• Problem details
Tally the lines in the following entries that include the word "through"; state only the total.

• Data under study

[./design.v]
module Lab1(
    A, B, C, Opcode, Flags,
);
input [15:0] A, B;          
input [7:0] Opcode;
output reg [15:0] C;        
output reg [4:0] Flags;     
wire Cin;
assign Cin = Flags[0];
parameter ADD    = 8'b00000101;
parameter ADDI   = 8'b0101xxxx;
parameter ADDU   = 8'b00000110;
parameter ADDUI  = 8'b0110xxxx;
parameter ADDC   = 8'b00000111;
parameter ADDCU  = 8'b00001000;  
parameter ADDCUI = 8'b1101xxxx;  
parameter ADDCI  = 8'b0111xxxx;
parameter SUB    = 8'b00001001;
parameter SUBI   = 8'b1001xxxx;
parameter CMP    = 8'b00001011;
parameter CMPI   = 8'b1011xxxx;
parameter CMPU   = 8'b00001111;  
parameter CMPUI  = 8'b1110xxxx;  
parameter AND    = 8'b00000001;
parameter OR     = 8'b00000010;
parameter XOR    = 8'b00000011;
parameter NOT    = 8'b00000100;  
parameter LSH    = 8'b10000100;
parameter LSHI   = 8'b1000000x;
parameter RSH    = 8'b10001100;  
parameter RSHI   = 8'b1000100x;  
parameter ALSH   = 8'b10000010;  
parameter ARSH   = 8'b10000011;  
parameter NOP    = 8'b00000000;
always @(A,B,Opcode) begin
	 C = 16'h0000;
    casex (Opcode)
        ADD: begin
            {Flags[0], C} = A + B;
            if (C == 16'h0000) Flags[3] = 1'h1;
            else Flags[3] = 1'h0;
            if ((~A[15] & ~B[15] & C[15]) | (A[15] & B[15] & ~C[15]))
                Flags[2] = 1'h1;
            else
                Flags[2] = 1'h0;
            Flags[4] = C[15];
            Flags[1] = 1'h0;
        end
        ADDI: begin
            {Flags[0], C} = A + B;
            if (C == 16'h0000) Flags[3] = 1'h1;
            else Flags[3] = 1'h0;
            if ((~A[15] & ~B[15] & C[15]) | (A[15] & B[15] & ~C[15]))
                Flags[2] = 1'h1;
            else
                Flags[2] = 1'h0;
            Flags[4] = C[15];
            Flags[1:0] = 2'h0;
        end
        ADDU: begin
            {Flags[0], C} = A + B;
            if (C == 16'h0000) Flags[3] = 1'h1;
            else Flags[3] = 1'h0;
            Flags[4] = 1'h0;
            Flags[2:1] = 2'h0;
        end
        ADDUI: begin
            {Flags[0], C} = A + B;
            if (C == 16'h0000) Flags[3] = 1'h1;
            else Flags[3] = 1'h0;
            Flags[4] = 1'h0;
            Flags[2:1] = 2'h0;
        end
        ADDC: begin
            {Flags[0], C} = A + B + Cin;
            if (C == 16'h0000) Flags[3] = 1'h1;
            else Flags[3] = 1'h0;
            if ((~A[15] & ~B[15] & C[15]) | (A[15] & B[15] & ~C[15]))
                Flags[2] = 1'h1;
            else
                Flags[2] = 1'h0;
            Flags[4] = C[15];
            Flags[1:0] = 2'h0;
        end
        ADDCU: begin
            {Flags[0], C} = A + B + Cin;
            if (C == 16'h0000) Flags[3] = 1'h1;
            else Flags[3] = 1'h0;
            Flags[4] = 1'h0;
            Flags[2:1] = 2'h0;
        end
        ADDCUI: begin
            {Flags[0], C} = A + B + Cin;
            Flags[3] = (C == 16'b0);
            Flags[4] = C[15];
            Flags[2:1] = 2'b00;
        end
        ADDCI: begin
            {Flags[0], C} = A + B + Cin;
            Flags[3] = (C == 16'b0);
            Flags[4] = C[15];
            if ((A[15] == B[15]) && (A[15] != C[15]))
                Flags[2] = 1'b1;
            else
                Flags[2] = 1'b0;
            Flags[1] = 1'b0;
        end
        SUB: begin
            C = A - B;
            Flags[3] = (C == 16'b0);
            Flags[4] = C[15];
            if ((A[15] != B[15]) && (C[15] != A[15]))
                Flags[2] = 1'b1;
            else
                Flags[2] = 1'b0;
            Flags[1] = (A < B);
            Flags[0] = (A >= B);
        end
        SUBI: begin
            C = A - B;
            Flags[3] = (C == 16'b0);
            Flags[4] = C[15];
            if ((A[15] != B[15]) && (C[15] != A[15]))
                Flags[2] = 1'b1;
            else
                Flags[2] = 1'b0;
            Flags[1] = (A < B);
            Flags[0] = (A >= B);
        end
        CMP: begin
            if ($signed(A) < $signed(B)) begin
                Flags[1] = 1'b1;
                Flags[0] = 1'b0;
            end else begin
                Flags[1] = 1'b0;
                Flags[0] = 1'b1;
            end
            Flags[3] = (A == B);
            Flags[4] = ($signed(A) < $signed(B));
            Flags[2] = 1'b0;
            C = 16'b0;
        end
        CMPI: begin
            if ($signed(A) < $signed(B)) begin
                Flags[1] = 1'b1;
                Flags[0] = 1'b0;
            end else begin
                Flags[1] = 1'b0;
                Flags[0] = 1'b1;
            end
            Flags[3] = (A == B);
            Flags[4] = ($signed(A) < $signed(B));
            Flags[2] = 1'b0;
            C = 16'b0;
        end
        CMPU: begin
            if (A < B) begin
                Flags[1] = 1'b1;
                Flags[0] = 1'b0;
            end else begin
                Flags[1] = 1'b0;
                Flags[0] = 1'b1;
            end
            Flags[3] = (A == B);
            Flags[2] = 1'b0;
            Flags[4] = 1'b0;
            C = 16'b0;
        end
		  CMPUI: begin
            if (A < B) begin
                Flags[1] = 1'b1;
                Flags[0] = 1'b0;
            end else begin
                Flags[1] = 1'b0;
                Flags[0] = 1'b1;
            end
            Flags[3] = (A == B);
            Flags[2] = 1'b0;
            Flags[4] = 1'b0;
            C = 16'b0;
        end
        AND: begin
            C = A & B;
            Flags[4] = C[15];
            Flags[3] = (C == 16'h0000);
            Flags[2] = 1'b0;
            Flags[1] = 1'b0;
            Flags[0] = 1'b0;
        end
        OR: begin
            C = A | B;
            Flags[4] = C[15];
            Flags[3] = (C == 16'h0000);
            Flags[2] = 1'b0;
            Flags[1] = 1'b0;
            Flags[0] = 1'b0;
        end
        XOR: begin
            C = A ^ B;
            Flags[4] = C[15];
            Flags[3] = (C == 16'h0000);
            Flags[2] = 1'b0;
            Flags[1] = 1'b0;
            Flags[0] = 1'b0;
        end
        NOT: begin
            C = ~A;
            Flags[4] = C[15];
            Flags[3] = (C == 16'h0000);
            Flags[2] = 1'b0;
            Flags[1] = 1'b0;
            Flags[0] = 1'b0;
        end
        LSH: begin
            C = A << B[4:0];
            Flags[4] = 1'b0;
            Flags[3] = (C == 16'h0000);
            Flags[2] = 1'b0;
            Flags[1] = 1'b0;
            Flags[0] = 1'b0;
        end
        LSHI: begin
            C = A << B[4:0];
            Flags[4] = 1'b0;
            Flags[3] = (C == 16'h0000);
            Flags[2] = 1'b0;
            Flags[1] = 1'b0;
            Flags[0] = 1'b0;
        end
        RSH: begin
            C = A >> B[4:0];
            Flags[4] = 1'b0;
            Flags[3] = (C == 16'h0000);
            Flags[2] = 1'b0;
            Flags[1] = 1'b0;
            Flags[0] = 1'b0;
        end
        RSHI: begin
            C = A >> B[4:0];
            Flags[4] = 1'b0;
            Flags[3] = (C == 16'h0000);
            Flags[2] = 1'b0;
            Flags[1] = 1'b0;
            Flags[0] = 1'b0;
        end
        ALSH: begin
            C = A << B[4:0];
            Flags[4] = C[15];
            Flags[3] = (C == 16'h0000);
            Flags[2] = 1'b0;
            Flags[1] = 1'b0;
            Flags[0] = 1'b0;
        end
        ARSH: begin
            C = $signed(A) >>> B[4:0];
            Flags[4] = C[15];
            Flags[3] = (C == 16'h0000);
            Flags[2] = 1'b0;
            Flags[1] = 1'b0;
            Flags[0] = 1'b0;
        end
        NOP: begin
            C = A;
            Flags = 5'b00000;
        end
    endcase
end
endmodule
[./config.mk]
export PLATFORM = sky130hd
export DESIGN_NAME = Lab1
export DESIGN_NICKNAME = Lab1
export VERILOG_FILES = /design/flow/design.v
export SDC_FILE = /design/flow/constraint.sdc
export NUM_CORES = 4
export LEC_CHECK = 1
export CORE_UTILIZATION = 30
[./constraint.sdc]
current_design Lab1

set clk_period 8.1
set clk_io_pct 0.2

create_clock -name clk0 -period $clk_period

set non_clock_inputs [all_inputs -no_clocks]
set_input_delay [expr $clk_period * $clk_io_pct] -clock clk0 $non_clock_inputs
set_output_delay [expr $clk_period * $clk_io_pct] -clock clk0 [all_outputs]
[./run.sh]
#!/bin/bash
# OpenROAD 26Q1-2900-gdf79404cd8, Yosys 0.63+post, stock flow scripts
make -C /OpenROAD-flow-scripts/flow DESIGN_CONFIG=/design/flow/config.mk WORK_HOME=/design/flow/orfs finish
==> results.sh <==
# source this file to load flow results
export IMPL_status="finished, final reports clean"
export IMPL_io_buffers=61
export IMPL_grt_setup_unrepaired="no"
export IMPL_core_area_sq_um=19800
export IMPL_detail_route_antenna_nets=0
export IMPL_ff_type="dlxtn_1"
export IMPL_detailedPlacementHpwl_microns=22700
export IMPL_insertedDiodeCount=0
export IMPL_p_seq_share_pct=1.2
export IMPL_cts_resized=0
export IMPL_num_rows=51
export IMPL_hp_class="input pin to output pin"
export IMPL_syn_to_final_growth_pct=14.3
export IMPL_yosysCellCount=904
export IMPL_setup_viol=0
export IMPL_fin_setup_tns_ns=0
export IMPL_drt_pass1_iter_count=8
export IMPL_drv_cap=0
export IMPL_required_ns=6.48
export IMPL_grt_max_degree=40
export IMPL_largest_reg_flops=5
export IMPL_drt_iter0_markers=845
export IMPL_arrival_ns=5.93
export IMPL_post_drt_via_cell_ratio=6.21
export IMPL_max_freq_mhz=132
export IMPL_synth_async_reset_ratio_pct=0
export IMPL_antenna_found_initial=0
export IMPL_critical_path_max_fanout=13
export IMPL_synthCells=904
export IMPL_critPathLaunchType="input pin"
export IMPL_comb_power_share_pct=98.8
export IMPL_power_leakage_uw=0.00266
export IMPL_synth_area_sq_um=6140
export IMPL_power_frac_clock_pct=0
export IMPL_openroad_warnings=65
export IMPL_gr_usage_all_layers_pct=26.6
export IMPL_finalHoldViolations=0
export IMPL_holdWs_ns=4.46
export IMPL_unclocked_pins=5
export IMPL_yosysWarnings=4
export IMPL_synth_cell_types=81
export IMPL_place_congestion=1.02
export IMPL_finalCritPeriodShare_pct=93.2
export IMPL_p_sw_share_pct=60.1
export IMPL_fp_util_pct=31.0
export IMPL_min_path_cells=5
export IMPL_slew_viol_final=0
export IMPL_worstPathCellList="clkdlybuf4s50_1, inv_1, ha_1, a211oi_2, o211a_1, o211ai_1, nor4b_1, nand3_1, nor4b_2, xnor2_1, a221o_1, clkdlybuf4s50_1"
export IMPL_crit_top_cell="clkdlybuf4s50_1"
export IMPL_ios=61
export IMPL_min_from="B[0]"
export IMPL_cts_hold_buffers=0
export IMPL_untimed_endpoints=10
export IMPL_vias=7382
export IMPL_grt_pass1_vias=6746
export IMPL_synth_area_per_cell_sq_um=6.79
export IMPL_powerDensity_nw_per_um2=74.1
export IMPL_worst_pin_slew_ns=0.847
export IMPL_yosysChipArea_sq_um=6140
export IMPL_die_w_microns=145
export IMPL_drt_wl_total_microns=28100
export IMPL_max_slew_margin_pct=43.1
export IMPL_post_cts_buffers=0
export IMPL_drc=0
export IMPL_die_area_sq_um=21000
export IMPL_slowest_delay_ns=0.85
export IMPL_p_sw_uw=313
export IMPL_detail_route_wl_per_cell_microns=23.6
export IMPL_drive_gt1_share_pct=10.1
export IMPL_gr_total_overflow=0
export IMPL_p_int_uw=208
export IMPL_end_kind="output pin"
export IMPL_chipHeight_microns=145
export IMPL_min_period_ns=7.55
export IMPL_holdPathEnd="C[1]"
export IMPL_ys_ff=5
export IMPL_worstSetupPathType="input pin to output pin"
export IMPL_cpMaxStageDelayCell="clkdlybuf4s50_1"
export IMPL_vdd_drop_max_uv=28.2
export IMPL_synth_edff_count=0
export IMPL_grt_pass1_wl_microns=42100
==> synthesized netlist by cell type (12+ instances only) <==
library cell	count	share of area (%)
a21oi_1	65	5.3
clkbuf_1	58	3.5
mux2i_1	22	3.6
ha_1	51	10
nand3_1	22	1.8
nand4_1	24	2.4
o221ai_1	12	1.7
a211oi_1	15	1.8
inv_1	51	3.1
nor3_1	29	2.4
mux4_2	22	8.1
a221oi_1	14	2.0
o21ai_0	59	4.8
nor2_1	91	5.6
mux2_2	18	3.3
xnor2_1	27	3.9
nor4_1	12	1.2
nand2_1	72	4.4
o211ai_1	16	2.0
or3_1	13	1.3
==> cell families (layout without fill, tap and decap cells) <==
logic type                 after synthesis  in the layout  synth area share (%)
AOI/OAI and AO/OA                      284            284                  31.3
xor gates and xnor gates                39             39                  5.69
adders and majority gates               53             53                  11.0
buffers and inverters                  129            148                  8.26
latches                                  5              5                  1.22
muxes                                   62             62                  15.0
and+or+nand+nor                        332            332                  27.5
==> placed cells by master, fill, tap and decap left out, types with 6 or more instances in the layout <==
| cell type | netlist | layout |
|---|---|---|
| a211oi_1 | 15 | 15 |
| a21o_1 | 10 | 10 |
| a21oi_1 | 65 | 65 |
| a221o_1 | 6 | 6 |
| a221oi_1 | 14 | 14 |
| a31oi_1 | 11 | 11 |
| and2_1 | 11 | 11 |
| and3_1 | 10 | 10 |
| buf_4 | 1 | 34 |
| clkdlybuf4s50_1 | 0 | 59 |
| ha_1 | 51 | 51 |
| inv_1 | 51 | 51 |
| mux2_2 | 18 | 18 |
| mux2i_1 | 22 | 22 |
| mux4_2 | 22 | 22 |
| nand2_1 | 72 | 72 |
| nand2b_1 | 8 | 8 |
| nand3_1 | 22 | 22 |
| nand4_1 | 24 | 24 |
| nor2_1 | 91 | 91 |
| nor2b_1 | 8 | 8 |
| nor3_1 | 29 | 29 |
| nor4_1 | 12 | 12 |
| o211ai_1 | 16 | 16 |
| o21a_1 | 6 | 6 |
| o21ai_0 | 59 | 59 |
| o221ai_1 | 12 | 12 |
| o22ai_1 | 11 | 11 |
| o31ai_1 | 6 | 6 |
| or3_1 | 13 | 13 |
| or4_1 | 7 | 7 |
| xnor2_1 | 27 | 27 |
| xor2_1 | 11 | 11 |
==> how the worst max path moves through the flow <==
stage / end / slack [ns] / startpoint / depth (start not counted)
6_report: C[13] / 0.55 / A[1] / 12
5_1_grt: C[13] / 0.15 / A[1] / 12
4_1_cts: C[13] / 0.60 / A[1] / 12
==> power by group through the flow <==
| stage | registers, uW | clock network [uW] | logic (uW) |
|---|---|---|---|
| CTS | 6.09 | 0 | 501 |
| global route | 6.28 | 0 | 552 |
| finish | 6.11 | 0 | 514 |
==> per-stage QoR <==
step / area (sq um) / setup WS, ns / power, uW / util (%) / cells
after CTS: 7020 / 0.597 / 508 / 35.5 / 1188
after detailed placement: 7020 / 0.614 / 505 / 35.5 / 1188
after floorplan: 6140 / 1.58 / 328 / - / 904
after global placement: 7020 / 0.682 / 511 / 35.5 / 1188
final: 7020 / 0.550 / 520 / 35.5 / 1188
after global routing: 7020 / 0.152 / 558 / 35.5 / 1188
==> final cells by class <==
cell class                 count  area, sq um
timing repair buffer          95          856
multi-input combinational    770         5560
tap                          265          332
sequential                     5         75.1
inverter                      53          199
fill                        2127        12800
==> routing by layer <==
metal  wire [microns]  GRT usage (%)
met5                0              0
met4              858           7.18
met3             3050           8.01
met2            11900           38.5
met1            12200           38.3
==> critical path: cells and delay by family <==
kind            cells  cell delay [ns]
compound gates      4             1.24
xor+xnor            1             0.11
fa+ha+maj           1             0.38
buf+inv             3             1.43
simple gates        3             1.14
Power is estimated from default activity; no workload was simulated.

• Output for this task
2